_Supplied information_.

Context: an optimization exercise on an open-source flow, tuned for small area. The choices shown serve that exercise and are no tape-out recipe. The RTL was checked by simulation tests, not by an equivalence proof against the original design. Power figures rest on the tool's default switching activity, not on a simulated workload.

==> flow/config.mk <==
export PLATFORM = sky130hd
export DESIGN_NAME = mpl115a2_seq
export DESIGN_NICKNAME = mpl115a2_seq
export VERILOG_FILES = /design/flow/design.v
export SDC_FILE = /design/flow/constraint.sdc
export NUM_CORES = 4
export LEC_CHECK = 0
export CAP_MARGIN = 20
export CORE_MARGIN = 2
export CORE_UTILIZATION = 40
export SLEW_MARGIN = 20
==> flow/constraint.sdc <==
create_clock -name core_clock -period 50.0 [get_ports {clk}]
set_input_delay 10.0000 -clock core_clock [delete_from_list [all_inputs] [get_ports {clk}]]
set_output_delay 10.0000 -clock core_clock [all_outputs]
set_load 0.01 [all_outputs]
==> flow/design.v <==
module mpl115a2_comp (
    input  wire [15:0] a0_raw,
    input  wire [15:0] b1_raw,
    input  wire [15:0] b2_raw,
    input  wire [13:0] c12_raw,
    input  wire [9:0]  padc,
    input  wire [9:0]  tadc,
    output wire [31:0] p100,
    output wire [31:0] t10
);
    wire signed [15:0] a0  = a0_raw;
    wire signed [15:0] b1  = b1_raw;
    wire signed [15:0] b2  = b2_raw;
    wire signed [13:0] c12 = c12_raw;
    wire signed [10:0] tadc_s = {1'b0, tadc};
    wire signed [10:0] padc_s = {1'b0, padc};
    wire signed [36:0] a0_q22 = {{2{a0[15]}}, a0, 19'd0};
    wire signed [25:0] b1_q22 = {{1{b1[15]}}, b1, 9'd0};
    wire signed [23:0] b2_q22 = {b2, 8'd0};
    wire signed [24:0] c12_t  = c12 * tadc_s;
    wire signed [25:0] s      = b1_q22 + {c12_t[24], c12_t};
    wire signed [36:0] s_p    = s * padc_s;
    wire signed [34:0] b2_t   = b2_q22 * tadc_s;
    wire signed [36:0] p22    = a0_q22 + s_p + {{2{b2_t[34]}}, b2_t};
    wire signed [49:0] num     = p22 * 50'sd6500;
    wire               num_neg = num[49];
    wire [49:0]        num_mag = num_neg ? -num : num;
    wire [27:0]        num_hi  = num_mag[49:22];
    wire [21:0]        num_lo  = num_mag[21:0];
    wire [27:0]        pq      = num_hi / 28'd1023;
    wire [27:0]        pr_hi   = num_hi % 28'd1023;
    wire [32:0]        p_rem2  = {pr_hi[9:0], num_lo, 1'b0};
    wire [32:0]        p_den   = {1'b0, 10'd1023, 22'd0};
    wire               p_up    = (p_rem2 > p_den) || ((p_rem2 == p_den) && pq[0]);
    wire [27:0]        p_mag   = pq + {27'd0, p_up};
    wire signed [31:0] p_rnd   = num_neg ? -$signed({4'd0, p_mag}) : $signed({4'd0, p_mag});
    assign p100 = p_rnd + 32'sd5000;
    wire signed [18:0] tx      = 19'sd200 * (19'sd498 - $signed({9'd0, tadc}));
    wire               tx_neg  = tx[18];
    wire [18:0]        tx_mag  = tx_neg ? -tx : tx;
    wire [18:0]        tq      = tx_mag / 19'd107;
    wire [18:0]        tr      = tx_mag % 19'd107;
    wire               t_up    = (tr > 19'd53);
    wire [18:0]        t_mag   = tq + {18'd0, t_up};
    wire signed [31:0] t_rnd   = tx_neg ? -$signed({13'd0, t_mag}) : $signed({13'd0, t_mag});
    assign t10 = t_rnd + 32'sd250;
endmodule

* * *

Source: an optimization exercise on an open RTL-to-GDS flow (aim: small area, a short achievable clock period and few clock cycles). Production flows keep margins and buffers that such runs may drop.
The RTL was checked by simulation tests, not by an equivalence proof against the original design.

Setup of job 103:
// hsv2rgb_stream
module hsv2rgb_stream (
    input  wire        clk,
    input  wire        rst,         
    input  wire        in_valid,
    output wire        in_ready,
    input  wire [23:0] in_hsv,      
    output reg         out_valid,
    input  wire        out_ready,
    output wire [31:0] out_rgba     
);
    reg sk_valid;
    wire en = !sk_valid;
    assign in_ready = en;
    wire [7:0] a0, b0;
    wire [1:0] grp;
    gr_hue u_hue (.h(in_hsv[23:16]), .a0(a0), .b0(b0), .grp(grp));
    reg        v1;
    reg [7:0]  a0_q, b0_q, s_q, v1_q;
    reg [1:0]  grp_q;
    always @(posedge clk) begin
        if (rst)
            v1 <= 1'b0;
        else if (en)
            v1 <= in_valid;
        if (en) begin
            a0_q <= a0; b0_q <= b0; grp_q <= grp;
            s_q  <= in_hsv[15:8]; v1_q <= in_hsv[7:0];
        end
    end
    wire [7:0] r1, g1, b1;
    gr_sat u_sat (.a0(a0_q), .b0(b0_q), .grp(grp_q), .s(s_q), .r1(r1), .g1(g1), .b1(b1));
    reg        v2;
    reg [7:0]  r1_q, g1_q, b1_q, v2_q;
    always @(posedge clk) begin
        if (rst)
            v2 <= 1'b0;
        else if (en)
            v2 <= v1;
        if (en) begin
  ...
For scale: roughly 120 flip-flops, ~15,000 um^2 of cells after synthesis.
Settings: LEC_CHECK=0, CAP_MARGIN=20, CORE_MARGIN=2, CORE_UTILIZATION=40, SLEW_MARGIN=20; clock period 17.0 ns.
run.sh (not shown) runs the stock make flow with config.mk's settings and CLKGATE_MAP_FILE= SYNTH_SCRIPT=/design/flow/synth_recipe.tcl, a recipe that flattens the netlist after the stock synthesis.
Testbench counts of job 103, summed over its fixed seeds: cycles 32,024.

_Exercise directions_. Your answer should be the lines above from the one containing "wire signed [25:0] s" through the one containing "num_hi % 28'd1023;", copied exactly and with both ends kept.

_Expected output_.
    wire signed [25:0] s      = b1_q22 + {c12_t[24], c12_t};
    wire signed [36:0] s_p    = s * padc_s;
    wire signed [34:0] b2_t   = b2_q22 * tadc_s;
    wire signed [36:0] p22    = a0_q22 + s_p + {{2{b2_t[34]}}, b2_t};
    wire signed [49:0] num     = p22 * 50'sd6500;
    wire               num_neg = num[49];
    wire [49:0]        num_mag = num_neg ? -num : num;
    wire [27:0]        num_hi  = num_mag[49:22];
    wire [21:0]        num_lo  = num_mag[21:0];
    wire [27:0]        pq      = num_hi / 28'd1023;
    wire [27:0]        pr_hi   = num_hi % 28'd1023;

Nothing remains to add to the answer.